● Directions for this task
Only the lines with "clickRateCost" in them need to be copied from the listing.

#### Records shown ####

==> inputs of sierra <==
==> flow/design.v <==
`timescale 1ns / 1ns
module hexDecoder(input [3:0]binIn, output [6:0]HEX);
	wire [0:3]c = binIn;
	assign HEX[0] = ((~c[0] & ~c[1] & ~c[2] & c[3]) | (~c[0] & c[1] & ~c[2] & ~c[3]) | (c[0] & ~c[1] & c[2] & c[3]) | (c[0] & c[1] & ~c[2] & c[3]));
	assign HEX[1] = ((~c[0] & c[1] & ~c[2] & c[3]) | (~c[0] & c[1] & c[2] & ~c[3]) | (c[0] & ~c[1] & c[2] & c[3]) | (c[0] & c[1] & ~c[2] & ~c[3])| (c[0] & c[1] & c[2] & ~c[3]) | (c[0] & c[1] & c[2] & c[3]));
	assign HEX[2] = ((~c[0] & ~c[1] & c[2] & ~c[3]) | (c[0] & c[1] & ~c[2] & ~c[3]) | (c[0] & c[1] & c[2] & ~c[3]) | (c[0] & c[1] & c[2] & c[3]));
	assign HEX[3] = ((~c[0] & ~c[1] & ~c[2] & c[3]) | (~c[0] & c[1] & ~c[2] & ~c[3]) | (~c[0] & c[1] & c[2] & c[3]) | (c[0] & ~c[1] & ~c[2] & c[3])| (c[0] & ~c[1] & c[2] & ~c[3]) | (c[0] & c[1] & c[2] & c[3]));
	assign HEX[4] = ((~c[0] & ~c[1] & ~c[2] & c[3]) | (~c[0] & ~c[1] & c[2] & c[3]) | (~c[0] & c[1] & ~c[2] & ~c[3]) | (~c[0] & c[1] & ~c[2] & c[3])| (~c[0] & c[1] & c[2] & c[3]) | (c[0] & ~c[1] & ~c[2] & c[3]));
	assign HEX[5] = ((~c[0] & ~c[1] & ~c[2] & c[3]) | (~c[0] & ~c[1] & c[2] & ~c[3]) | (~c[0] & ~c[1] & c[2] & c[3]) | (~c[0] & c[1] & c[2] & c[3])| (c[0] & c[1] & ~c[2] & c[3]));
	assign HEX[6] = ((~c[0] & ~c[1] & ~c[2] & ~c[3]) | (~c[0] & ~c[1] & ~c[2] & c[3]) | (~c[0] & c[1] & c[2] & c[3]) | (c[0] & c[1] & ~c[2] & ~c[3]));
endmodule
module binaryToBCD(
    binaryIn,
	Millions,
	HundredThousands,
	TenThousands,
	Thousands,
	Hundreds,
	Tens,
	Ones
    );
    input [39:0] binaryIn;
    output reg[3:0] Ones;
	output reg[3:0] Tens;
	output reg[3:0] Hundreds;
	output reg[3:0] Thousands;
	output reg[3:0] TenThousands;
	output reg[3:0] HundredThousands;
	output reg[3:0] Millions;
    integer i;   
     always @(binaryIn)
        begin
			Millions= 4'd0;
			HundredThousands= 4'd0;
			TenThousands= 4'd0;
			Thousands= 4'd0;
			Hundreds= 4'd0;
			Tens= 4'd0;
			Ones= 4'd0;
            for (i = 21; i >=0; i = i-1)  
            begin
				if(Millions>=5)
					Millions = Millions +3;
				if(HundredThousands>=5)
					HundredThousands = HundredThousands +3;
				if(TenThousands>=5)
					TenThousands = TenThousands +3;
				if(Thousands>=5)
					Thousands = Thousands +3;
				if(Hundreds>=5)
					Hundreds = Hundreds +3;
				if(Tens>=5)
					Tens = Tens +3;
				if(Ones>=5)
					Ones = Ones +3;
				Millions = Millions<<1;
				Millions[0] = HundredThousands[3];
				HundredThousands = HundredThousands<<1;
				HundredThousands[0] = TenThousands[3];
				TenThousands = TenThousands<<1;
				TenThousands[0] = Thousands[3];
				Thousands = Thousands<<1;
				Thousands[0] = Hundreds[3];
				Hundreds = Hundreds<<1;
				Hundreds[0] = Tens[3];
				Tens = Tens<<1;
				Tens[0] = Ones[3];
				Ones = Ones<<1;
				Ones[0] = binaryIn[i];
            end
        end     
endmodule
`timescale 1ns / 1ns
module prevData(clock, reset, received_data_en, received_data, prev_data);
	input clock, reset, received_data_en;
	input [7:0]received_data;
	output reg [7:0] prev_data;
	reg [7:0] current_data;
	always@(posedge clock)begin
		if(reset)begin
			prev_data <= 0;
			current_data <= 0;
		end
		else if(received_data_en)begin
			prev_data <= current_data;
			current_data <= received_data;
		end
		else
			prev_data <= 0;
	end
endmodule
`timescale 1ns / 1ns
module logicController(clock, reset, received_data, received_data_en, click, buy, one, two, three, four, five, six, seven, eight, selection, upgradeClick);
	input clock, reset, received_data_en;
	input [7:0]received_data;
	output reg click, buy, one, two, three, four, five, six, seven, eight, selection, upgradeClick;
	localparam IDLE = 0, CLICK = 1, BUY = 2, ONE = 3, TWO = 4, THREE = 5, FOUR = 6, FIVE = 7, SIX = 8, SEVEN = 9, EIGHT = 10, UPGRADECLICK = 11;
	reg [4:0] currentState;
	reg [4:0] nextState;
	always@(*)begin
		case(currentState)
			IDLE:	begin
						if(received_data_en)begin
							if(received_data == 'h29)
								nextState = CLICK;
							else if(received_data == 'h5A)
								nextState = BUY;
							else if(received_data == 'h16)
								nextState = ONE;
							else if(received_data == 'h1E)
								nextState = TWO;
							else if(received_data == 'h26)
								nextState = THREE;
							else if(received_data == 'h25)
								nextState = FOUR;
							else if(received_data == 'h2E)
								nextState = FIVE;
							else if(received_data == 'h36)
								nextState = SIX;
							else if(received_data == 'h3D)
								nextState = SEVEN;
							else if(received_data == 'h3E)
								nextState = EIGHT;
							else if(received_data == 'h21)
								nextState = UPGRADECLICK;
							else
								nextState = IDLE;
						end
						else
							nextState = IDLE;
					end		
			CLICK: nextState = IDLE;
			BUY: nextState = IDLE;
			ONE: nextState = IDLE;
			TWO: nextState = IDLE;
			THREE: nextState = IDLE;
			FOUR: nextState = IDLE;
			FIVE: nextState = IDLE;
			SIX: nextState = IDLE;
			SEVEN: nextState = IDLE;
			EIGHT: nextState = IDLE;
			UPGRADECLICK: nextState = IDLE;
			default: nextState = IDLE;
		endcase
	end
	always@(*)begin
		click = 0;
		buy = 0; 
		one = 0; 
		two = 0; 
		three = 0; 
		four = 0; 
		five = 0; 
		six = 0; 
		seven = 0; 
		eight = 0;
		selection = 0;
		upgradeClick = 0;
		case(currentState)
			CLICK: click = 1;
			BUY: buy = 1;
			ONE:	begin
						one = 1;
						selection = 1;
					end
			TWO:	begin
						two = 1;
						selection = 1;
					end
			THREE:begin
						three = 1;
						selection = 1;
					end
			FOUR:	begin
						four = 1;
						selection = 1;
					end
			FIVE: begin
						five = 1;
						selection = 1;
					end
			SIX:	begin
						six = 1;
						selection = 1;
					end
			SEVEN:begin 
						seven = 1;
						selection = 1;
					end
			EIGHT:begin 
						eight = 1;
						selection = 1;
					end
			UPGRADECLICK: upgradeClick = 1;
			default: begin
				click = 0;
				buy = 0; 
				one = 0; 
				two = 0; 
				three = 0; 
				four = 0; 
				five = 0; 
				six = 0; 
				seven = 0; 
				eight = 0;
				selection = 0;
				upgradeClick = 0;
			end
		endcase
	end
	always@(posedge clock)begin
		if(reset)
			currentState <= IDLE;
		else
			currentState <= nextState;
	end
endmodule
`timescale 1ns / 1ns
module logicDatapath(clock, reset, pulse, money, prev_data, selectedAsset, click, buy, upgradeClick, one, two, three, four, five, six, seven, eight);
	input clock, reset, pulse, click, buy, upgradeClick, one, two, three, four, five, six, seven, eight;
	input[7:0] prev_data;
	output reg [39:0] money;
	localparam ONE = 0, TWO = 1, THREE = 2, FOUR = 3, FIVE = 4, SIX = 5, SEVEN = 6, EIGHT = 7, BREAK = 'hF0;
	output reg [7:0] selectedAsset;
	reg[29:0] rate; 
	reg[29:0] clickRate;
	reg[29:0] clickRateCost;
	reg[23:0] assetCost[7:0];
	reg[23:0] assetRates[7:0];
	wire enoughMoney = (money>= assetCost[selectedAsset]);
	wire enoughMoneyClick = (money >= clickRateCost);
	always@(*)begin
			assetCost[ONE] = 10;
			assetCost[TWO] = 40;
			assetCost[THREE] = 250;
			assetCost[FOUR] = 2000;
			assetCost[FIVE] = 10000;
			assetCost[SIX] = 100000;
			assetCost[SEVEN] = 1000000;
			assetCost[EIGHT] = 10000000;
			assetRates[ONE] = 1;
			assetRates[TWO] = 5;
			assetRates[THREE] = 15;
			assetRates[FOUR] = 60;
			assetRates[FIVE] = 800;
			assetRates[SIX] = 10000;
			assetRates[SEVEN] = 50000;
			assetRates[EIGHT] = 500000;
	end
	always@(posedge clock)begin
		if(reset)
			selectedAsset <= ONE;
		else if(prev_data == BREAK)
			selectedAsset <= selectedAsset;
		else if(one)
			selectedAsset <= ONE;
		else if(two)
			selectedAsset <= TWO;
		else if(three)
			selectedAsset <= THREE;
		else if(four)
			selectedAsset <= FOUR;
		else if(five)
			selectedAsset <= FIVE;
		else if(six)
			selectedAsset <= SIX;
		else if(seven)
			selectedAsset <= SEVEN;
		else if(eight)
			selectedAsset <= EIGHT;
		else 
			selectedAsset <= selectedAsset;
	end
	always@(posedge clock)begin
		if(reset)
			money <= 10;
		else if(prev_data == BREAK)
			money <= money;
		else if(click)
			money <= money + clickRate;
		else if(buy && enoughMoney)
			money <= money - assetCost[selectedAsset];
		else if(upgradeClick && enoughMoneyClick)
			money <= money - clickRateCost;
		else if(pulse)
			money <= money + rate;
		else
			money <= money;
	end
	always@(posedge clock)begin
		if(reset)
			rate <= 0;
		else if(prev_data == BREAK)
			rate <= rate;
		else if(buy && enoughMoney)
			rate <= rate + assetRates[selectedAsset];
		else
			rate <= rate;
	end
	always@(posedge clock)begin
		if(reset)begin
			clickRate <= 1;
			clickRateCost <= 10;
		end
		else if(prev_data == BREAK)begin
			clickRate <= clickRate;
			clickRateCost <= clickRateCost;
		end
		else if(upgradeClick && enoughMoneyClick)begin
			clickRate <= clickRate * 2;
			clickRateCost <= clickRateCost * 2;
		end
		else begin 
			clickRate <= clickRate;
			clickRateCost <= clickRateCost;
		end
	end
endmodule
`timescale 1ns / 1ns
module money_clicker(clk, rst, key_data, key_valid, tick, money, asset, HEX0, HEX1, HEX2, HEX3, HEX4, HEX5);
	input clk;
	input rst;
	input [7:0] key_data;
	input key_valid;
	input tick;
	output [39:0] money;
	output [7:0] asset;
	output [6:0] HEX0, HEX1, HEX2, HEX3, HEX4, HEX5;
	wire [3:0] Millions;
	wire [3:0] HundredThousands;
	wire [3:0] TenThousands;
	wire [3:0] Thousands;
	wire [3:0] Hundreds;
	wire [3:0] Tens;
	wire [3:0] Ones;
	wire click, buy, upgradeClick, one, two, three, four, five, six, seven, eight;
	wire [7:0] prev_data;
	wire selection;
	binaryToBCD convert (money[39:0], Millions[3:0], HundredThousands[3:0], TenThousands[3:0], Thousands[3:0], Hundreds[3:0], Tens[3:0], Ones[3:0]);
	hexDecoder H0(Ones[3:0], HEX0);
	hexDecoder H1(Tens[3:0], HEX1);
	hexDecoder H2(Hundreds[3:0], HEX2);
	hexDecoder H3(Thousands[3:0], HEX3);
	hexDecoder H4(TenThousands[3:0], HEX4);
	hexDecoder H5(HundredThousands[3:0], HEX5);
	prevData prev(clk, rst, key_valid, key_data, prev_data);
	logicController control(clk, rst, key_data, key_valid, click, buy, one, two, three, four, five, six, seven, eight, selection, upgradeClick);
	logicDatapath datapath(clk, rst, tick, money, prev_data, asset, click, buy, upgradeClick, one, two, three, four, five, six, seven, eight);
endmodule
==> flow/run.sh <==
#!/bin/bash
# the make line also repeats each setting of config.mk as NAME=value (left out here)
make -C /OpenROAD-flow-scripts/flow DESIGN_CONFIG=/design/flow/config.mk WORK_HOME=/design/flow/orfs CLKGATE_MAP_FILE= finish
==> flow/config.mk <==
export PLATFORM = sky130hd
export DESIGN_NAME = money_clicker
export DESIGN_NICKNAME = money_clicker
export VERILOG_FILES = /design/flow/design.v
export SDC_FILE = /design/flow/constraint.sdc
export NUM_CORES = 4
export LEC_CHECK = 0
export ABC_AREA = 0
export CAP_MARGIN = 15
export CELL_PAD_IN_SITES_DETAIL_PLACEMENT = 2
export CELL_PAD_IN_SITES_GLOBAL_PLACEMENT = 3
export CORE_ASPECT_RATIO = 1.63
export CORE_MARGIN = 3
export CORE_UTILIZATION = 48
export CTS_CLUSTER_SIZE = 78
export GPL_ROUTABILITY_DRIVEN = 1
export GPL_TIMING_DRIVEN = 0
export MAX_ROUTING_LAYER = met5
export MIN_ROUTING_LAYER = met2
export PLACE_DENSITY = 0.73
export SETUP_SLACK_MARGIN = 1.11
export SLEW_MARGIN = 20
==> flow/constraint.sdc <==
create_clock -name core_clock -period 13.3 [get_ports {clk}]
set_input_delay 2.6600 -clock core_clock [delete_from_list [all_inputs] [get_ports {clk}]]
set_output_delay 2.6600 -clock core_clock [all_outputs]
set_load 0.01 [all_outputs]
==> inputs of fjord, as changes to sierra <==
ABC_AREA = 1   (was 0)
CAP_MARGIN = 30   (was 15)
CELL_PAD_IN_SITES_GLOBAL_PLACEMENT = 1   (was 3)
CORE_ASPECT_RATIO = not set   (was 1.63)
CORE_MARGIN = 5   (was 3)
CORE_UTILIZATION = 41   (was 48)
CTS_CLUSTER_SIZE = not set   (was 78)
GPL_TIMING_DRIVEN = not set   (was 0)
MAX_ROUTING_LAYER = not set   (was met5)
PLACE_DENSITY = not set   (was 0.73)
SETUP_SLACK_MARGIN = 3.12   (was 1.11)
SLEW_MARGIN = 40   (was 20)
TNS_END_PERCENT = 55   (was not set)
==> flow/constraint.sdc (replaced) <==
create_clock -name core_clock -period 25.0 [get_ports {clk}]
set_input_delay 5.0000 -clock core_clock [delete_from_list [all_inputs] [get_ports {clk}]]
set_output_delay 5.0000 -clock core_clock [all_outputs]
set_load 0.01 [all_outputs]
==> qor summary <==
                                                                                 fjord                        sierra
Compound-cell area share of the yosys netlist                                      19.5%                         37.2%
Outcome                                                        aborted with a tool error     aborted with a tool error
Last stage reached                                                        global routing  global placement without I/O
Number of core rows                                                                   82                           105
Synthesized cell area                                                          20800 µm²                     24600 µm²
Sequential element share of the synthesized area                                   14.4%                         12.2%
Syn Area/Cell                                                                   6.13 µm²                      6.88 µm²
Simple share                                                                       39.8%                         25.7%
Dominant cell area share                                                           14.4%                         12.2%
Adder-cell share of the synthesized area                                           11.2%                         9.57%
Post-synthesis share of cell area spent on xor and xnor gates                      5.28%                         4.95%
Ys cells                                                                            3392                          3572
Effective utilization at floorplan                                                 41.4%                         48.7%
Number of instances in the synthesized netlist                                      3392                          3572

####

● Written solution
	reg[29:0] clickRateCost;
	wire enoughMoneyClick = (money >= clickRateCost);
			money <= money - clickRateCost;
			clickRateCost <= 10;
			clickRateCost <= clickRateCost;
			clickRateCost <= clickRateCost * 2;
			clickRateCost <= clickRateCost;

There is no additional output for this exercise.